One of the big things that people like to do in the garden is bury stuff in it. One of the most popular things to bury are eggs.
Why Eggs?
Here is the thing. Eggs are pretty easy to get. They have a surprising amount of nutrients and mineral contained in them. Finally, they are cheap so easy to throw away.
I don’t know if this is actually an effective thing. It certain to help since it will breakdown into stuff to feed the soil.
This is big for tomato growers and seeing as my soil is total garbage this year, I am giving it a go.
What Could Go Wrong?
Well, here is the thing about eggs. When I was a kid, eggs were going to kill you. It wasn’t just the expert opinions of our elites. It was actually pathogens that slipped into the supply chain. There are lots of things but I believe several of them are soil born. So you bury the 1 in 20,000 or whatever it is then you insert into your garden bad things.

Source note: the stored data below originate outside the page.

--- src/rtl/byte_lane_mem_if.sv ---
// Bus bundle for byte_lane_mem: two byte-lane write ports, one byte read port
// and the clear/conflict status lines.
interface byte_lane_mem_if #(
    parameter int ADDR_W = 8,
    parameter int LANES  = 2
);
    localparam int LB   = $clog2(LANES);
    localparam int WA_W = ADDR_W - LB;

    logic                 we1;
    logic [WA_W-1:0]      wa1;
    logic [LANES-1:0]     be1;
    logic [8*LANES-1:0]   wd1;
    logic                 we2;
    logic [WA_W-1:0]      wa2;
    logic [LANES-1:0]     be2;
    logic [8*LANES-1:0]   wd2;
    logic                 rd_req;
    logic [ADDR_W-1:0]    ra;
    logic                 rd_valid;
    logic [7:0]           rd;
    logic                 busy;
    logic                 conflict;
    logic [7:0]           conflict_cnt;

    modport master (
        output we1, wa1, be1, wd1,
        output we2, wa2, be2, wd2,
        output rd_req, ra,
        input  rd_valid, rd, busy, conflict, conflict_cnt
    );

    modport slave (
        input  we1, wa1, be1, wd1,
        input  we2, wa2, be2, wd2,
        input  rd_req, ra,
        output rd_valid, rd, busy, conflict, conflict_cnt
    );
endinterface

--- src/rtl/byte_lane_mem.sv ---
// Byte-addressable memory with two prioritised byte-lane write ports, a
// one-cycle read-first byte read port and a self-clearing start-up sequence.
module byte_lane_mem #(
    parameter int ADDR_W = 8,
    parameter int LANES  = 2
) (
    input  logic            clk,
    input  logic            rst_n,
    byte_lane_mem_if.slave  bus
);
    localparam int LB    = $clog2(LANES);
    localparam int WA_W  = ADDR_W - LB;
    localparam int DEPTH = 1 << WA_W;
    localparam int LBW   = (LB > 0) ? LB : 1;

    typedef enum logic {S_CLEAR, S_RUN} state_t;

    state_t               r_state;
    logic [WA_W-1:0]      r_clr_idx;
    logic                 r_busy;
    logic                 r_conflict;
    logic [7:0]           r_conflict_cnt;
    logic                 r_rd_valid;
    logic [LBW-1:0]       r_rd_lane;
    logic [7:0]           r_rd_hold;

    logic                 w_run;
    logic [WA_W-1:0]      w_wr_addr;
    logic [LANES-1:0]     w_wr_be;
    logic [8*LANES-1:0]   w_wr_data;
    logic [LANES-1:0]     w_lane_we;
    logic [WA_W-1:0]      w_rd_word;
    logic [LBW-1:0]       w_rd_lane;
    logic                 w_rd_acc;
    logic [8*LANES-1:0]   w_lane_q;
    logic [7:0]           w_rd_sel;

    assign w_run    = (r_state == S_RUN);
    assign w_rd_acc = w_run & bus.rd_req;

    // CLEAR owns the write path; in RUN port 1 beats port 2 outright.
    always_comb begin
        w_wr_addr = r_clr_idx;
        w_wr_be   = '1;
        w_wr_data = '0;
        if (w_run) begin
            if (bus.we1) begin
                w_wr_addr = bus.wa1;
                w_wr_be   = bus.be1;
                w_wr_data = bus.wd1;
            end else if (bus.we2) begin
                w_wr_addr = bus.wa2;
                w_wr_be   = bus.be2;
                w_wr_data = bus.wd2;
            end else begin
                w_wr_addr = bus.wa1;
                w_wr_be   = '0;
                w_wr_data = bus.wd1;
            end
        end
    end

    // Gating with rst_n keeps a held reset from repeatedly rewriting word 0.
    assign w_lane_we = {LANES{rst_n}} & (w_run ? w_wr_be : {LANES{1'b1}});

    generate
        if (LB == 0) begin : g_byte_addr
            assign w_rd_word = bus.ra;
            assign w_rd_lane = '0;
        end else begin : g_lane_addr
            assign w_rd_word = bus.ra[ADDR_W-1:LB];
            assign w_rd_lane = bus.ra[LB-1:0];
        end
    endgenerate

    genvar gi;
    generate
        for (gi = 0; gi < LANES; gi++) begin : g_lane
            logic [7:0] mem [DEPTH];
            logic [7:0] r_q;

            // Non-blocking read alongside the write gives read-first behaviour.
            always_ff @(posedge clk) begin
                if (w_lane_we[gi]) begin
                    mem[w_wr_addr] <= w_wr_data[8*gi +: 8];
                end
                if (w_rd_acc) begin
                    r_q <= mem[w_rd_word];
                end
            end

            assign w_lane_q[8*gi +: 8] = r_q;
        end
    endgenerate

    assign w_rd_sel = w_lane_q[{r_rd_lane, 3'b000} +: 8];

    always_ff @(posedge clk or negedge rst_n) begin
        if (!rst_n) begin
            r_state   <= S_CLEAR;
            r_clr_idx <= '0;
            r_busy    <= 1'b1;
        end else begin
            case (r_state)
                S_CLEAR: begin
                    r_clr_idx <= r_clr_idx + 1'b1;
                    if (&r_clr_idx) begin
                        r_state <= S_RUN;
                        r_busy  <= 1'b0;
                    end
                end
                S_RUN: begin
                    r_state <= S_RUN;
                    r_busy  <= 1'b0;
                end
                default: begin
                    r_state <= S_CLEAR;
                    r_busy  <= 1'b1;
                end
            endcase
        end
    end

    always_ff @(posedge clk or negedge rst_n) begin
        if (!rst_n) begin
            r_conflict     <= 1'b0;
            r_conflict_cnt <= '0;
        end else if (w_run) begin
            r_conflict <= bus.we1 & bus.we2;
            if (bus.we1 && bus.we2 && r_conflict_cnt != 8'hFF) begin
                r_conflict_cnt <= r_conflict_cnt + 8'd1;
            end
        end
    end

    // rd shows fresh RAM data for one cycle, then the captured copy holds it.
    always_ff @(posedge clk or negedge rst_n) begin
        if (!rst_n) begin
            r_rd_valid <= 1'b0;
            r_rd_lane  <= '0;
            r_rd_hold  <= '0;
        end else begin
            r_rd_valid <= w_rd_acc;
            if (w_rd_acc) begin
                r_rd_lane <= w_rd_lane;
            end
            if (r_rd_valid) begin
                r_rd_hold <= w_rd_sel;
            end
        end
    end

    assign bus.rd           = r_rd_valid ? w_rd_sel : r_rd_hold;
    assign bus.rd_valid     = r_rd_valid;
    assign bus.busy         = r_busy;
    assign bus.conflict     = r_conflict;
    assign bus.conflict_cnt = r_conflict_cnt;
endmodule

--- src/flat_wrapper.sv ---
// flat-port wrapper written by rule: the top's interface ports become plain ports
module byte_lane_mem_flat 
#(
    parameter int ADDR_W = 8,
    parameter int LANES  = 2
)
  (clk, rst_n, bus_we1, bus_wa1, bus_be1, bus_wd1, bus_we2, bus_wa2, bus_be2, bus_wd2, bus_rd_req, bus_ra, bus_rd_valid, bus_rd, bus_busy, bus_conflict, bus_conflict_cnt);
  byte_lane_mem_if #(.ADDR_W(ADDR_W), .LANES(LANES)) bus_i ();
  input  logic clk;
  input  logic rst_n;
  input wire logic [$bits(bus_i.we1)-1:0] bus_we1;
  input wire logic [$bits(bus_i.wa1)-1:0] bus_wa1;
  input wire logic [$bits(bus_i.be1)-1:0] bus_be1;
  input wire logic [$bits(bus_i.wd1)-1:0] bus_wd1;
  input wire logic [$bits(bus_i.we2)-1:0] bus_we2;
  input wire logic [$bits(bus_i.wa2)-1:0] bus_wa2;
  input wire logic [$bits(bus_i.be2)-1:0] bus_be2;
  input wire logic [$bits(bus_i.wd2)-1:0] bus_wd2;
  input wire logic [$bits(bus_i.rd_req)-1:0] bus_rd_req;
  input wire logic [$bits(bus_i.ra)-1:0] bus_ra;
  output wire logic [$bits(bus_i.rd_valid)-1:0] bus_rd_valid;
  output wire logic [$bits(bus_i.rd)-1:0] bus_rd;
  output wire logic [$bits(bus_i.busy)-1:0] bus_busy;
  output wire logic [$bits(bus_i.conflict)-1:0] bus_conflict;
  output wire logic [$bits(bus_i.conflict_cnt)-1:0] bus_conflict_cnt;
  assign bus_i.we1 = bus_we1;
  assign bus_i.wa1 = bus_wa1;
  assign bus_i.be1 = bus_be1;
  assign bus_i.wd1 = bus_wd1;
  assign bus_i.we2 = bus_we2;
  assign bus_i.wa2 = bus_wa2;
  assign bus_i.be2 = bus_be2;
  assign bus_i.wd2 = bus_wd2;
  assign bus_i.rd_req = bus_rd_req;
  assign bus_i.ra = bus_ra;
  assign bus_rd_valid = bus_i.rd_valid;
  assign bus_rd = bus_i.rd;
  assign bus_busy = bus_i.busy;
  assign bus_conflict = bus_i.conflict;
  assign bus_conflict_cnt = bus_i.conflict_cnt;
  byte_lane_mem #(.ADDR_W(ADDR_W), .LANES(LANES)) u_core (.clk(clk), .rst_n(rst_n), .bus(bus_i));
endmodule
--- config.mk ---
export PLATFORM = sky130hd
export DESIGN_NAME = byte_lane_mem_flat
export DESIGN_NICKNAME = d
export VERILOG_FILES = /design/src/rtl/byte_lane_mem_if.sv /design/src/rtl/byte_lane_mem.sv /design/src/flat_wrapper.sv
export SDC_FILE = /design/constraint.sdc
export NUM_CORES = 2
export LEC_CHECK = 0
export CAP_MARGIN = 20
export CORE_UTILIZATION = 42
export DETAILED_ROUTE_END_ITERATION = 6
export GPL_TIMING_DRIVEN = 0
export SYNTH_ARGS = -nofsm -noshare
export SYNTH_HDL_FRONTEND = slang
export SYNTH_SLANG_ARGS = --single-unit
--- constraint.sdc ---
create_clock -name clk -period 5.3 [get_ports clk]
set_input_delay 1.06 -clock clk [delete_from_list [all_inputs] [get_ports clk]]
set_output_delay 1.06 -clock clk [all_outputs]
set_load 0.005 [all_outputs]
==> qor.yml <==
critPathCaptureType: "register"
critPathLaunch: "bus_we2"
drive_above_1_share: 0.309
port_buffers: 75
power_frac_seq: 0.529
cts-htree-levels: 4
yosys_warnings: 0
synth_top_area_cell: "edfxtp_1"
pin_count: 82
grt_max_degree: 45
cp_max_fo: 11
viasPerCell: 5.88
vdd_drop_max_mv: 0.321
die-width_um: 441
fin_ws_ps: -211
cpPeakStageDelay_ps: 840
hpwl_um: 149000
clock_skew_ps: 41.1
violations: "negative setup slack"
fmax_ghz: 0.181
core-area_um2: 191000
fillers: 15100
period_needed_ps: 5510
maxSlewViolCount: 0
start_util: 0.424
clkTransAtPathRegs_ps: 60
grt_usage: 0.219
synthCells: 3428
critPathKind: "primary input to register"
min_path_type: "primary input to asynchronous set/reset pin"
preCtsSetupSlack_ps: -1090
max_slew_margin: 0.230
routedWlPerCell_um: 32.5
first_iter_violations: 4790
hold_violations: 0
ys_types: 32
grt_pass1_wl_um: 296000
cts_sinks: 2092
grt_pass1_vias: 38200
die_h_um: 441
antenna_found_initial: 21
hold_ws_ps: 319
insertion_delay_ps: 840
area_delta_synth_final_pct: 15.6
vias: 38100
power_switching_share: 0.210
first_pass_iters: 5
p_int_w: 0.0268
tightest_slew_ps: 1150
rows: 160
max-cap-violations: 0
ys_seq_area_frac: 0.775
ant_nets: 0
power.density_nw_per_um2: 362
design.die.area_um2: 194000
cts_inserted_buffers: 209
final_util: 0.490
gp_congestion: 0.867
yosysTopAreaCellShare: 0.766
finalCritPeriodShare: 1.04
cp.required_ps: 5750
clock_power_share: 0.430
cellLeakagePower_nw: 28.4
setup_viol: 189
root_buffer: "clkbuf_16"
syn-cell-area_um2: 80900
wl_um: 211000
worstPathCellList: "clkdlybuf4s50_1, nor2b_1, clkbuf_1, buf_2, mux2i_1, a21oi_1, nand3_1, clkbuf_2, nor2_1"
multiInputGateArea_um2: 17800
synth-seq-cells: 2092
drc_errors: 0
clk_path_buf_depth: 3
slowest_stage: "nor2_1"
grt_remaining_overflow: 0
fin_nets: 3861
p_sw_w: 0.00710
synth_nets: 3493
synthTopCellsByArea: "edfxtp_1, mux4_2, nor2_1, dfrtp_1, clkbuf_1"
cts_tree: "built"
rsz0062_at_grt: "true"
critical_path.startpoint_type: "primary input"
regArea_um2: 62700
combPwrFrac: 0.042
worstPathArrival_ps: 5960
r2r-start: "u_core.r_state"
status: "finished, violations left"
syn_area_per_cell_um2: 23.6
-- cells in the mapped netlist --
library cell  count
or2_2             2
clkbuf_1        113
ha_1              2
nand4_1          19
o211a_1           1
inv_1             5
a21oi_1          32
mux2_2           19
mux4_2          672
o21ai_0           2
dfstp_2           1
nand2b_1          1
nor3_1            3
xnor2_1           7
and3b_1           2
nand3_1          21
o211ai_1          1
a21o_1            6
nor2b_1           1
buf_2            47
buf_4             8
o21bai_1          1
and2_1            3
o31ai_1           3
nor2_1          277
edfxtp_1       2064
nand2_1          40
dfrtp_1          27
nand3b_1          1
buf_1            28
xor2_1            5
mux2i_1          14
-- power groups by stage --
stage | Clock (W) | Sequential, W | Combinational, W
floorplan | 0 | 0.0183 | 0.000814
global placement | 0 | 0.0183 | 0.00138
detailed placement | 0 | 0.0183 | 0.00140
CTS | 0.0147 | 0.0179 | 0.00141
global route | 0.0153 | 0.0179 | 0.00145
finish | 0.0145 | 0.0179 | 0.00141
-- logic make-up after synthesis --
group	share of synthesized area
xor gates and xnor gates	0.00130
and+or+nand+nor	0.0185
muxes	0.191
adders and majority gates	0.000309
AOI/OAI and AO/OA	0.00325
DFF	0.775
buffers and inverters	0.0104
-- cell type report --
cell class / count / area share
Inverter: 5 / 0.000201
Sequential cell: 2092 / 0.670
Tap cell: 2511 / 0.0336
Buffer: 196 / 0.00904
Clock buffer: 265 / 0.0582
Multi-Input combinational cell: 1135 / 0.190
Antenna cell: 10 / 0.000267
Timing Repair Buffer: 157 / 0.0250
Clock inverter: 120 / 0.0138
-- stage by stage --
stage	TNS [ps]	power, W	cells	area [um2]
after floorplan	-605540	0.0191	3428	80900
after global placement	-	0.0196	6014	84800
after detailed placement	-1340390	0.0197	6086	86500
after CTS	-13870	0.0341	6471	93300
after global routing	-36230	0.0347	6485	93500
final	-12780	0.0339	6491	93600
-- worst max-delay path, delay by kind of cell --
kind | cells | cell delay, ps
AO/OA/AOI/OAI | 1 | 540
AND/OR/NAND/NOR | 3 | 1820
multiplexers | 1 | 160
buffers and inverters | 4 | 2330
-- cell usage in the layout (no fill, tap or decap), types with 4 or more instances in the layout --
cell type	count
buf_8	17
nor2_1	198
inv_1	5
clkbuf_1	152
nand2_1	40
xnor2_1	7
nand3_1	17
clkdlybuf4s50_1	74
clkinv_1	49
buf_4	15
edfxtp_1	2064
mux4_2	672
a21o_1	6
nand3_2	4
nand4_1	19
xor2_1	5
bufinv_16	19
buf_12	42
buf_2	49
dfrtp_1	27
clkinv_2	33
buf_16	16
diode_2	10
a21oi_4	16
a21oi_1	16
mux2i_1	14
clkbuf_16	209
clkbuf_2	16
mux2_2	19
clkinv_16	7
buf_1	28
nor2_2	79
-- sequential cells by signal (all words and copies together) (netlist names) --
| register | count |
|---|---|
| u_core.bus.conflict | 1 |
| u_core.r_clr_idx | 7 |
| u_core.bus.conflict_cnt | 8 |
| u_core.bus.busy | 1 |
| u_core.bus.rd_valid | 1 |
| u_core.r_state | 1 |
| u_core.r_rd_lane | 1 |
| u_core.g_lane.mem | 2048 |
| u_core.r_rd_hold | 8 |
| u_core.g_lane.r_q | 16 |
-- path summary, 6_finish.rpt --
kind,endpoint,slack (ps),depth (start not counted)
max,u_core.g_lane[0].mem[78][6],-210,9
max in group asynchronous,u_core.r_rd_hold[6],4380,1
min in group clk,u_core.bus.busy,460,2
max reg2reg,u_core.g_lane[0].mem[77][6],470,7
min,u_core.bus.conflict_cnt[5],320,1
min reg2reg,u_core.bus.busy,460,2
-- repair_timing --
action,4_1_cts,5_1_grt
gates resized for setup,29,55
endpoints found under the hold margin,0,0
pin swaps,0,2
hold buffers,0,0
buffers inserted,0,7
endpoints found under the setup margin,380,876
-- routing by layer --
metal / GRT usage / vias up / wire [um]
met3: 0.0460 / 306 / 18400
met1: 0.311 / 20700 / 85800
met5: 0 / - / 59
met4: 0.0702 / 8 / 6370
li1: - / 15400 / -
met2: 0.340 / 1748 / 100000
Note: power is estimated with default switching activity, not from simulation.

Now maybe the environment kills off all the bad things. I doubt it but I see no evidence either way. In order to do this safely then I need to pasteurize the eggs.
How to Pasteurize Eggs
First, a Sous Vide is a miracle machine. If you love meat, you should own one. If you like raw egg dishes, you need a sous vide. It is a device that maintains a steady temperature. One of the things you can do is pasteurize eggs.
Before we start this is not my recipe. This is not my technique. If you want to learn from the people who made my machine.
If you want to follow along with my thoughts then continue on but I am doing what they instruct.
Step 1
Fill your container with water.
Get your eggs out. I am building from multiple crates so there are some extra color in my eggs.
Set the temp to 135 F that is 57.2 in Celsius. A nice odd number.
Finally drop your eggs into the container. I read this twice but that is what they say. So they went in the pool.
Set the timer to 1:15. That’s an hour and 15 minutes. It will make a bunch of really unnerving noise.
Now here is something that happened. All that banging around actually cracked the shell of one of my eggs. Not the inner sac attached to the shell but the shell itself. I have to clean my sous vide. Just a warning that your supermarket commodity eggs might not have the shell strength of your free range, organic, steroid free, antibiotic free, bug eating, sunshine getting, superior generic, super chicken elite so just know you might have to clean stuff.
Get your spider, spoon or strainer spoon thing from the Asian supermarket. I love this thing.
After the timer goes off, take you spoon thingy and pull the eggs out and drop them in ice water.
Let them chill down to the core.
After that you are good to use them in your garden knowing that your salmonellae infection your get from your lettuce did not come from these eggs.